* WHAT TO PRODUCE *
Your answer must be an exact copy of the lines from the one holding "Write_Data: 8" through the last line of the entries below, with nothing added.

* STUDY MATERIAL *

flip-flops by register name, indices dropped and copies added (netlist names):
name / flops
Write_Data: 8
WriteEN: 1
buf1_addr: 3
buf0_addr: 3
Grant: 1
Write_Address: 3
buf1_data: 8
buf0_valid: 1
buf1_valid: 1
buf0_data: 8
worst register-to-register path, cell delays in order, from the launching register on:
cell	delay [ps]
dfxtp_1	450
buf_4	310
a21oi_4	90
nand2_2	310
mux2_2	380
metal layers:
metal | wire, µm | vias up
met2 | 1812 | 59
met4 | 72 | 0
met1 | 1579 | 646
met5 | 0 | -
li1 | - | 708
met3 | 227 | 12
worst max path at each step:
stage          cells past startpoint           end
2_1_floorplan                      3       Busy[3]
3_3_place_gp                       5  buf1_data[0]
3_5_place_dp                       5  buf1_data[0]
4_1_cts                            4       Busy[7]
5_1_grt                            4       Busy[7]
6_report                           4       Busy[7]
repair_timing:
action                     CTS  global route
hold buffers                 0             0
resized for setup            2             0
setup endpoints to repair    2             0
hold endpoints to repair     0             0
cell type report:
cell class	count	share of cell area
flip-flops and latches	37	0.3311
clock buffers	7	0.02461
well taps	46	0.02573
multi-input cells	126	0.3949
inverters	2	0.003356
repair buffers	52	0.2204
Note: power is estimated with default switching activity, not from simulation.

* OUTPUT BELOW *
Write_Data: 8
WriteEN: 1
buf1_addr: 3
buf0_addr: 3
Grant: 1
Write_Address: 3
buf1_data: 8
buf0_valid: 1
buf1_valid: 1
buf0_data: 8
worst register-to-register path, cell delays in order, from the launching register on:
cell	delay [ps]
dfxtp_1	450
buf_4	310
a21oi_4	90
nand2_2	310
mux2_2	380
metal layers:
metal | wire, µm | vias up
met2 | 1812 | 59
met4 | 72 | 0
met1 | 1579 | 646
met5 | 0 | -
li1 | - | 708
met3 | 227 | 12
worst max path at each step:
stage          cells past startpoint           end
2_1_floorplan                      3       Busy[3]
3_3_place_gp                       5  buf1_data[0]
3_5_place_dp                       5  buf1_data[0]
4_1_cts                            4       Busy[7]
5_1_grt                            4       Busy[7]
6_report                           4       Busy[7]
repair_timing:
action                     CTS  global route
hold buffers                 0             0
resized for setup            2             0
setup endpoints to repair    2             0
hold endpoints to repair     0             0
cell type report:
cell class	count	share of cell area
flip-flops and latches	37	0.3311
clock buffers	7	0.02461
well taps	46	0.02573
multi-input cells	126	0.3949
inverters	2	0.003356
repair buffers	52	0.2204
Note: power is estimated with default switching activity, not from simulation.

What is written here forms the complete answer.